▸ Try it
Say how many of the lines below include the word "null", and write nothing else.

##### Data records

### src/rtl/alu_issue.sv
`default_nettype none
// ============================================================================
// Module      : alu_issue
// Description : RV32I decode/issue stage. Turns OP, OP-IMM, LUI and AUIPC
//               instructions into registered ALU operation and operands, with
//               operand forwarding from the ALU and writeback stages.
// Revision    : 1.0 - initial release
// ============================================================================
module alu_issue #(
  parameter int XLEN = 32
) (
  input  logic            clk,
  input  logic            rst_n,
  input  logic            halt,
  input  logic            instr_valid,
  input  logic [31:0]     instr,
  input  logic [XLEN-1:0] pc,
  output logic [4:0]      rs1_addr,
  output logic [4:0]      rs2_addr,
  input  logic [XLEN-1:0] rs1_data,
  input  logic [XLEN-1:0] rs2_data,
  input  logic [XLEN-1:0] alu_fwd_data,
  input  logic            wb_we,
  input  logic [4:0]      wb_rd,
  input  logic [XLEN-1:0] wb_data,
  output logic [3:0]      op_val,
  output logic            signed_unsigned_n,
  output logic [XLEN-1:0] operand_a,
  output logic [XLEN-1:0] operand_b,
  output logic [4:0]      rd_addr,
  output logic            rd_we,
  output logic            illegal_instr
);

  localparam logic [6:0] OPC_OP     = 7'b0110011;
  localparam logic [6:0] OPC_OP_IMM = 7'b0010011;
  localparam logic [6:0] OPC_LUI    = 7'b0110111;
  localparam logic [6:0] OPC_AUIPC  = 7'b0010111;

  localparam logic [6:0] F7_BASE    = 7'b0000000;
  localparam logic [6:0] F7_ALT     = 7'b0100000;

  localparam logic [3:0] ALU_NOP    = 4'b0000;
  localparam logic [3:0] ALU_ADD    = 4'b0001;
  localparam logic [3:0] ALU_SUB    = 4'b0010;
  localparam logic [3:0] ALU_SLT    = 4'b0011;
  localparam logic [3:0] ALU_SLTU   = 4'b1011;
  localparam logic [3:0] ALU_AND    = 4'b0100;
  localparam logic [3:0] ALU_OR     = 4'b0101;
  localparam logic [3:0] ALU_XOR    = 4'b0110;
  localparam logic [3:0] ALU_SLL    = 4'b0111;
  localparam logic [3:0] ALU_SRL    = 4'b1000;
  localparam logic [3:0] ALU_SRA    = 4'b1001;

  // Instruction fields
  logic [6:0]      w_opcode;
  logic [2:0]      w_funct3;
  logic [6:0]      w_funct7;
  logic [4:0]      w_rd;
  logic [XLEN-1:0] w_imm_i;
  logic [XLEN-1:0] w_imm_u;
  logic [XLEN-1:0] w_shamt_i;

  // Resolved operands and decode results
  logic [XLEN-1:0] w_rs1_val;
  logic [XLEN-1:0] w_rs2_val;
  logic [XLEN-1:0] w_shamt_r;
  logic [3:0]      w_op;
  logic            w_signed;
  logic [XLEN-1:0] w_opa;
  logic [XLEN-1:0] w_opb;
  logic            w_legal;

  // ALU-stage entry
  logic [3:0]      r_op;
  logic            r_signed;
  logic [XLEN-1:0] r_opa;
  logic [XLEN-1:0] r_opb;
  logic [4:0]      r_rd;
  logic            r_rd_we;
  logic            r_illegal;

  assign w_opcode  = instr[6:0];
  assign w_rd      = instr[11:7];
  assign w_funct3  = instr[14:12];
  assign w_funct7  = instr[31:25];
  assign rs1_addr  = instr[19:15];
  assign rs2_addr  = instr[24:20];

  assign w_imm_i   = {{(XLEN-12){instr[31]}}, instr[31:20]};
  assign w_imm_u   = {instr[31:12], 12'b0};
  assign w_shamt_i = {{(XLEN-5){1'b0}}, instr[24:20]};

  // Forwarding priority: x0, then the ALU-stage entry, then writeback, then RF.
  function automatic logic [XLEN-1:0] f_resolve(
    input logic [4:0]      rs,
    input logic [XLEN-1:0] rf_val,
    input logic            alu_we,
    input logic [4:0]      alu_rd,
    input logic [XLEN-1:0] alu_val,
    input logic            wbk_we,
    input logic [4:0]      wbk_rd,
    input logic [XLEN-1:0] wbk_val
  );
    logic [XLEN-1:0] v;
    if (rs == 5'd0)
      v = '0;
    else if (alu_we && (alu_rd == rs))
      v = alu_val;
    else if (wbk_we && (wbk_rd == rs))
      v = wbk_val;
    else
      v = rf_val;
    return v;
  endfunction

  assign w_rs1_val = f_resolve(rs1_addr, rs1_data, r_rd_we, r_rd, alu_fwd_data,
                               wb_we, wb_rd, wb_data);
  assign w_rs2_val = f_resolve(rs2_addr, rs2_data, r_rd_we, r_rd, alu_fwd_data,
                               wb_we, wb_rd, wb_data);
  assign w_shamt_r = {{(XLEN-5){1'b0}}, w_rs2_val[4:0]};

  always_comb begin
    w_op     = ALU_NOP;
    w_signed = 1'b0;
    w_opa    = '0;
    w_opb    = '0;
    w_legal  = 1'b0;
    case (w_opcode)
      OPC_OP: begin
        w_opa = w_rs1_val;
        w_opb = w_rs2_val;
        if (w_funct7 == F7_BASE) begin
          w_legal = 1'b1;
          case (w_funct3)
            3'b000: w_op = ALU_ADD;
            3'b001: begin w_op = ALU_SLL; w_opb = w_shamt_r; end
            3'b010: begin w_op = ALU_SLT; w_signed = 1'b1; end
            3'b011: w_op = ALU_SLTU;
            3'b100: w_op = ALU_XOR;
            3'b101: begin w_op = ALU_SRL; w_opb = w_shamt_r; end
            3'b110: w_op = ALU_OR;
            default: w_op = ALU_AND;
          endcase
        end else if (w_funct7 == F7_ALT) begin
          if (w_funct3 == 3'b000) begin
            w_legal = 1'b1;
            w_op    = ALU_SUB;
          end else if (w_funct3 == 3'b101) begin
            w_legal  = 1'b1;
            w_op     = ALU_SRA;
            w_signed = 1'b1;
            w_opb    = w_shamt_r;
          end
        end
      end
      OPC_OP_IMM: begin
        w_opa   = w_rs1_val;
        w_opb   = w_imm_i;
        w_legal = 1'b1;
        case (w_funct3)
          3'b000: w_op = ALU_ADD;
          3'b010: begin w_op = ALU_SLT; w_signed = 1'b1; end
          3'b011: w_op = ALU_SLTU;
          3'b100: w_op = ALU_XOR;
          3'b110: w_op = ALU_OR;
          3'b111: w_op = ALU_AND;
          3'b001: begin
            w_op    = ALU_SLL;
            w_opb   = w_shamt_i;
            w_legal = (w_funct7 == F7_BASE);
          end
          default: begin
            // funct3 101: the funct7 field picks logical vs arithmetic shift
            w_opb = w_shamt_i;
            if (w_funct7 == F7_BASE) begin
              w_op = ALU_SRL;
            end else if (w_funct7 == F7_ALT) begin
              w_op     = ALU_SRA;
              w_signed = 1'b1;
            end else begin
              w_legal = 1'b0;
            end
          end
        endcase
      end
      OPC_LUI: begin
        w_legal = 1'b1;
        w_op    = ALU_ADD;
        w_opb   = w_imm_u;
      end
      OPC_AUIPC: begin
        w_legal = 1'b1;
        w_op    = ALU_ADD;
        w_opa   = pc;
        w_opb   = w_imm_u;
      end
      default: w_legal = 1'b0;
    endcase
  end

  // Halt freezes the whole entry, so a pending illegal flag is held, not re-pulsed.
  always_ff @(posedge clk) begin
    if (!rst_n) begin
      r_op      <= ALU_NOP;
      r_signed  <= 1'b0;
      r_opa     <= '0;
      r_opb     <= '0;
      r_rd      <= 5'd0;
      r_rd_we   <= 1'b0;
      r_illegal <= 1'b0;
    end else if (!halt) begin
      if (instr_valid && w_legal) begin
        r_op      <= w_op;
        r_signed  <= w_signed;
        r_opa     <= w_opa;
        r_opb     <= w_opb;
        r_rd      <= w_rd;
        r_rd_we   <= 1'b1;
        r_illegal <= 1'b0;
      end else begin
        r_op      <= ALU_NOP;
        r_signed  <= 1'b0;
        r_opa     <= '0;
        r_opb     <= '0;
        r_rd      <= 5'd0;
        r_rd_we   <= 1'b0;
        r_illegal <= instr_valid;
      end
    end
  end

  assign op_val            = r_op;
  assign signed_unsigned_n = r_signed;
  assign operand_a         = r_opa;
  assign operand_b         = r_opb;
  assign rd_addr           = r_rd;
  assign rd_we             = r_rd_we;
  assign illegal_instr     = r_illegal;

endmodule
`default_nettype wire

### config.mk
export PLATFORM = sky130hd
export DESIGN_NAME = alu_issue
export DESIGN_NICKNAME = d
export VERILOG_FILES = /design/src/rtl/alu_issue.sv
export SDC_FILE = /design/constraint.sdc
export NUM_CORES = 1
export LEC_CHECK = 0
export CORE_ASPECT_RATIO = 0.8
export CORE_MARGIN = 2
export CORE_UTILIZATION = 39
export DETAILED_ROUTE_END_ITERATION = 8
export PLACE_DENSITY = 0.81
export SLEW_MARGIN = 20
export SYNTH_ARGS = -nofsm -noshare
export SYNTH_HDL_FRONTEND = slang
export SYNTH_SLANG_ARGS = --single-unit
### constraint.sdc
create_clock -name clk -period 3.1 [get_ports clk]
set_clock_uncertainty 0.15 [all_clocks]
set_input_delay 0.93 -clock clk [delete_from_list [all_inputs] [get_ports clk]]
set_output_delay 0.93 -clock clk [all_outputs]
set_load 0.1 [all_outputs]
==> Word-level counts from Yosys, hierarchy flattened <==
Cells that the tools add are included.
{ "word_totals": {"out_inout_bits": 86, "inputBits": 202, "register_bits": 76, "word_cells": 82} }
{ "op_classes": {"n_reduce_logical": 14, "mux": 45, "n_eq_ne": 16} }
{ "ops": {"columns": ["operator", "n"], "rows": [
  ["32-bit 2-to-1 mux", 14],
  ["32-bit one-hot mux with 3 select lines", 1],
  ["32-bit one-hot mux with 2 select lines", 1],
  ["4-bit one-hot mux with 7 select lines", 2],
  ["4-bit 2-to-1 mux", 7],
  ["7-bit by 6-bit equality test with 1-bit output (second input constant)", 3],
  ["5-bit equality test", 4],
  ["7-bit by 5-bit equality test with 1-bit output (second input constant)", 2],
  ["1-bit 2-to-1 mux", 14],
  ["3-bit equality test (second input constant)", 4],
  ["4-bit one-hot mux with 3 select lines", 1],
  ["6-bit OR reduction", 2],
  ["5-bit logical NOT", 2],
  ["7-bit logical NOT", 1],
  ["3-bit by 2-bit equality test with 1-bit output (second input constant)", 2],
  ["1-bit one-hot mux with 2 select lines", 3],
  ["2-bit OR reduction", 3],
  ["1-bit logical AND", 5],
  ["5-bit 2-to-1 mux", 1],
  ["3-bit by 1-bit equality test with 1-bit output (second input constant)", 1],
  ["3-bit logical NOT", 1],
  ["1-bit one-hot mux with 3 select lines", 1]
]} }

==> Depth between registers and ports, before layout <==
Gate-level depths: netlist (run 1).
{ "logic_depth": {"word_depth": 11, "ltp_mapped": 11, "depth_no_buf": 8} }

==> Least setup slack after synthesis (run 1) <==
Ideal clock, no wire load.
{ "synth_timing": {"path_type": "in2reg", "start": "input port instr[14]", "end": "register r_rd[3], in the netlist rd_addr[3]", "path_stages": 11, "setup_ns": 0.118, "t_arrival_ns": 2.635, "path_slack_ns": 0.198, "required_ns": 2.832, "n_path_buf": 3, "cell_sequence": "buf_4 inv_1 ha_1 inv_1 nor2_1 a311o_1 a22o_4 and3_1 buf_2 buf_6 a22o_1"} }
{ "synth_between": {"elab_chain_len": 8, "word_cells_on_any_way": 17, "classes_between": "7 x eq/ne; 7 x mux; 3 x reduce/logical"} }
{ "synth_lines": {"columns": ["item", "line_no", "source"], "rows": [
  ["from (decl)", "16", "input logic [31:0] instr,"],
  ["3-bit equality test", "149", "end else if (w_funct3 == 3'b101) begin"],
  ["1-bit 2-to-1 mux", "149", null],
  ["1-bit 2-to-1 mux", "146", "if (w_funct3 == 3'b000) begin"],
  ["1-bit 2-to-1 mux", "145", "end else if (w_funct7 == F7_ALT) begin"],
  ["1-bit 2-to-1 mux", "133", "if (w_funct7 == F7_BASE) begin"],
  ["1-bit one-hot mux with 3 select lines (*)", "129", "case (w_opcode)"],
  ["1-bit logical AND (*)", "213", "if (instr_valid && w_legal) begin"],
  ["5-bit 2-to-1 mux (*)", "213", null],
  ["to (signal assigned)", "218", "r_rd <= w_rd;"],
  ["to (decl)", "79", "logic [4:0] r_rd;"]
]} }
Mark *: on every way between the ends. The rest lies on a longest branch, timed or not.
A chain may end at the register's enable or synchronous reset.

==> Final worst setup path (run 1) <==
{ "layout_timing": {"start": "input port instr[24]", "end": "output port rs2_addr[4]"} }
{ "layout_rtl": {"columns": ["item", "line_no", "source"], "rows": [
  ["to (decl)", "19", "output logic [4:0] rs2_addr,"]
]} }
No word-level cell between the ends.

==> results of run 1 <==
registers in the layout, indices dropped and copies added, names as in the netlist:
register           flops
operand_a             32
operand_b             32
rd_addr                5
op_val                 4
illegal_instr          1
rd_we                  1
signed_unsigned_n      1
Yosys cell counts, types with 12 or more instances:
cell and n:
a221o_1 21, nand2_1 75, o21a_1 20, o21ai_0 78
and2_1 34, a22o_1 13, nor2_1 14, buf_2 13
a2bb2oi_1 35, o21ai_1 33, buf_4 12, clkbuf_1 46
dfxtp_1 76, a221oi_1 61, xnor2_1 15
logic make-up after synthesis:
logic type      count (synthesis)  share of synthesized area (%)
buf+inv                        80                           7.87
compound gates                289                           41.7
fa+ha+maj                       1                          0.247
simple gates                  161                           16.0
flops                          76                           30.0
xor+xnor                       24                           4.14
final cells by class:
cell class	instances	area, sq um
fillers	1016	3670
repair buffers	379	3630
multi-input cells	476	3420
flip-flops and latches	76	1520
clock buffers	10	229
well taps	175	219
clock inverters	5	77.6
inverters	4	15.0
diodes	1	2.50
final timing paths:
kind         cells after the start           from            end  slack, ns
min                              2  operand_b[27]  operand_b[27]       0.30
max                              3      instr[24]    rs2_addr[4]     0.0009
min reg2reg                      2  operand_b[27]  operand_b[27]       0.30
max reg2reg                      7     rd_addr[4]  operand_b[19]       0.96
power by group through the flow:
stage          Clock (uW)  Sequential, uW  Combinational [uW]
2_1_floorplan           0            1010                 242
3_3_place_gp            0            1000                 673
3_5_place_dp            0            1000                 677
4_1_cts              1130             978                 682
5_1_grt              1160             978                 743
6_report             1120             978                 718
worst max-delay path, stage by stage:
cell,delay (ns)
clkdlybuf4s50_1,0.67
buf_4,0.23
buf_12,0.18
routing by layer:
metal	global-route usage (%)	vias to the layer above
li1	-	3036
met1	46.0	3217
met2	56.9	521
met3	9.49	82
met4	9.39	0
met5	0	-
timing repair:
action                                  in CTS  in global routing
endpoints found under the hold margin        0                  0
pin swaps                                    2                  9
endpoints found under the setup margin      23                 63
gates resized for setup                      6                 43
gates cloned                                 0                  2
stage by stage:
step	power, uW	instance area (sq um)	setup WS, ns	std cells	TNS, ns
after CTS	2790	8840	0.000881	1123	0
final	2820	9110	0.000891	1126	0
after floorplan	1250	5070	0.198	631	0
after global placement	1670	8520	-0.408	1108	-18.53
after global routing	2880	9110	-0.0348	1126	-0.134
after detailed placement	1680	8520	-0.428	1108	-22.99
==> results.sh, run 1 <==
export IMPL_drtPass1Iterations=6
export IMPL_synthFlopType="dfxtp_1"
export IMPL_maxCapViolCount=0
export IMPL_path_clk_slew_ns=0.06
export IMPL_seqPwrFrac_pct=34.7
export IMPL_vias=6856
export IMPL_final_common_cell="clkdlybuf4s50_1"
export IMPL_drive_gt1_share_pct=26.1
export IMPL_cts_tree="yes"
export IMPL_track_usage_pct=35.0
export IMPL_p_leak_uw=0.00349
export IMPL_async_flop_share_pct=0
export IMPL_start_util_pct=39.7
export IMPL_drc_errors=0
export IMPL_cts_sinks=76
export IMPL_ir_drop_mv=0.252
export IMPL_status="complete, no violations"
export IMPL_report_final_slew_viol_count=0
export IMPL_synth_cell_types=56
export IMPL_antenna_found_initial=1
export IMPL_p_per_area_nw_per_um2=310
export IMPL_worstPathMaxFanout=4
export IMPL_ys_seq_area_share_pct=30.0
export IMPL_die_x_microns=132
export IMPL_synth_area_leaders="dfxtp_1, a221oi_1, o21ai_0"
export IMPL_p_clk_share_pct=39.9
export IMPL_p_switching_uw=735
export IMPL_maxSlewHeadroom_pct=69.8
export IMPL_rsz0062_at_grt="true"
export IMPL_tightest_slew_ns=0.453
export IMPL_dieArea_sq_um=13900
export IMPL_rows=37
export IMPL_met2WireLength_mm=12.0
export IMPL_routed_wl_met3_mm=2.96
export IMPL_min_path_type="reg2reg"
export IMPL_drt_vias_per_instance=6.09
export IMPL_synth_seq_cells=76
export IMPL_arrival_ns=2.02
export IMPL_clk_latency_ns=0.33
export IMPL_sw_frac_of_total_pct=26.1
export IMPL_synth_area_leader_cell="dfxtp_1"
export IMPL_grt_pass1_wl_mm=38.2
export IMPL_hold_viol_final=0
export IMPL_setup_worst_path_start_class="input port"
export IMPL_port_buffers=287
export IMPL_pwr_share_comb_pct=25.4
export IMPL_cts_buffers_inserted=9
export IMPL_met1_length_mm=10.6
export IMPL_nNetsFinal=1149
export IMPL_min_period_ns=3.10
export IMPL_wirelength_mm=26.3
export IMPL_boundaryPins=288
export IMPL_netlist_area_sq_um=5070
export IMPL_cts_hold_fix_buffers=0
export IMPL_synth_edf_count=0
export IMPL_htreeDepth=3
export IMPL_dieHeight_microns=106
export IMPL_finalSetupViolCount=0
export IMPL_hold_ws_ns=0.304
export IMPL_max_freq_mhz=323
export IMPL_drt_iter0_drc=745
export IMPL_grt_pass1_vias=6625
export IMPL_top_layer_used="met4"
export IMPL_final_core_utilization_pct=71.3
export IMPL_avgRoutedWirePerCell_microns=23.3
export IMPL_yosys_warnings=0
export IMPL_routabilityCongestion=0.943
export IMPL_grt_start_max_net_pins=61
export IMPL_fin_crit_sh_pct=100
export IMPL_postRouteAntennaNets=0
export IMPL_postCtsSetupRepairBufs=0
export IMPL_crit_required_ns=2.02
export IMPL_area_growth_pct=79.6
export IMPL_synth_nets=834
export IMPL_root_buffer="clkbuf_16"
export IMPL_crit_type="in2out"
export IMPL_post_dp_hpwl_mm=19.8
export IMPL_crit_path_end_kind="output port"
export IMPL_design_core_area_sq_um=12800
export IMPL_netlist_instances=631
export IMPL_avgSynthCellArea_sq_um=8.04
export IMPL_layout_common_cells="clkdlybuf4s50_1, buf_4, dfxtp_1"
export IMPL_grt_remaining_overflow=0
export IMPL_cts_path_max_buffers=2
export IMPL_yosysTopAreaCellShare_pct=30.0
export IMPL_power_internal_uw=2090
Note: power is estimated with default switching activity, not from simulation.
==> run 2: changes to the inputs <==
--- a/config.mk
+++ b/config.mk
@@ -7,10 +7,11 @@
 export LEC_CHECK = 0
 export CORE_ASPECT_RATIO = 0.8
 export CORE_MARGIN = 2
-export CORE_UTILIZATION = 39
+export CORE_UTILIZATION = 40
+export CTS_BUF_LIST = sky130_fd_sc_hd__clkbuf_4 sky130_fd_sc_hd__clkbuf_8
 export DETAILED_ROUTE_END_ITERATION = 8
-export PLACE_DENSITY = 0.81
-export SLEW_MARGIN = 20
+export PLACE_DENSITY = 0.82
+export SLEW_MARGIN = 10
 export SYNTH_ARGS = -nofsm -noshare
 export SYNTH_HDL_FRONTEND = slang
 export SYNTH_SLANG_ARGS = --single-unit
==> run 2 against run 1 <==
  * Highest routed layer unchanged
  * Power shrank 8.5%
  * Largest cell class unchanged
  * Sequential power is essentially flat
  * Critical endpoint is now operand_a[9]
  * Non-clock buffer count grew 1
  * Design area shrank 2.3%
  * Hold slack gained 0.0063 ns
  * Critical path type is now in2reg
  * Routed wire length shrank 4.4%
  * Combinational power shrank 2%
  * Via count shrank 0.12%
  * Setup slack gained 0.030 ns
==> results.sh, run 2 (synthesized netlist as in run 1, its figures left out) <==
export IMPL_hold_ws_ns=0.310
export IMPL_min_path_type="reg2reg"
export IMPL_antenna_cells=0
export IMPL_drt_iter0_drc=714
export IMPL_nNetsFinal=1149
export IMPL_nFillCells=946
export IMPL_port_buffers=287
export IMPL_hold_viol_final=0
export IMPL_crit_type="in2reg"
export IMPL_finalSetupViolCount=0
export IMPL_critical_path_max_stage_delay_ns=0.55
export IMPL_grt_pass1_vias=6683
export IMPL_drc_errors=0
export IMPL_status="complete, no violations"
export IMPL_start_util_pct=41.2
export IMPL_grt_remaining_overflow=0
export IMPL_arrival_ns=3.18
export IMPL_timing_setup_tns_ns=0
export IMPL_p_per_area_nw_per_um2=290
export IMPL_final_common_cell="clkdlybuf4s50_1"
export IMPL_min_period_ns=3.07
export IMPL_routabilityCongestion=0.986
export IMPL_p_leak_uw=0.00343
export IMPL_dieArea_sq_um=13600
export IMPL_cts_sinks=76
export IMPL_track_usage_pct=35.7
export IMPL_detailed_place_area_sq_um=8570
export IMPL_postRouteAntennaNets=0
export IMPL_fin_crit_sh_pct=99.0
export IMPL_tightest_slew_ns=0.587
export IMPL_setup_worst_path_start_class="input port"
export IMPL_max_freq_mhz=326
export IMPL_area_growth_pct=75.5
export IMPL_vias=6848
export IMPL_maxCapViolCount=0
export IMPL_grt_pass1_wl_mm=37.5
export IMPL_die_x_microns=130
export IMPL_boundaryPins=288
export IMPL_cts_tree="yes"
export IMPL_cts_buffers_inserted=9
export IMPL_design_core_area_sq_um=12300
export IMPL_drt_vias_per_instance=6.10
export IMPL_post_dp_hpwl_mm=19.3
export IMPL_clk_latency_ns=0.37
export IMPL_report_final_slew_viol_count=0
export IMPL_avgRoutedWirePerCell_microns=22.4
export IMPL_cp_cell_sequence="clkdlybuf4s50_1 -> xnor2_1 -> nand3_1 -> or4_4 -> buf_4 -> a221oi_1 -> a2bb2oi_1 -> o21ai_0"
export IMPL_wirelength_mm=25.1
export IMPL_cts_path_max_buffers=2
export IMPL_rrSetupSlack_ns=0.93
export IMPL_maxSlewHeadroom_pct=60.4
export IMPL_path_clk_slew_ns=0.09
export IMPL_grt_start_max_net_pins=71
export IMPL_final_cell_area_sq_um=8900
export IMPL_crit_path_end_kind="flop"
export IMPL_antenna_found_initial=0
export IMPL_layout_common_cells="clkdlybuf4s50_1, buf_4, dfxtp_1"
export IMPL_dieHeight_microns=105
export IMPL_drive_gt1_share_pct=24.0
export IMPL_worstPathMaxFanout=11
export IMPL_rows=36
export IMPL_drtPass1Iterations=7
export IMPL_final_core_utilization_pct=72.4
export IMPL_root_buffer="clkbuf_8"
export IMPL_crit_required_ns=3.21
export IMPL_ir_drop_mv=0.201
export IMPL_slowest_stage="or4_4"
export IMPL_htreeDepth=3
export IMPL_cts_hold_fix_buffers=0
==> run 2: per-layer routing <==
metal  routed length (microns)  share of wire, %  track usage [%]  vias up
met5                         0                 0                0        -
li1                          -                 -                -     3031
met3                      2560                10             7.17       59
met2                     11300                45             56.2      454
met1                     10700                43             49.4     3304
met4                       597               2.4             10.3        0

##########

▸ Answer for the task
2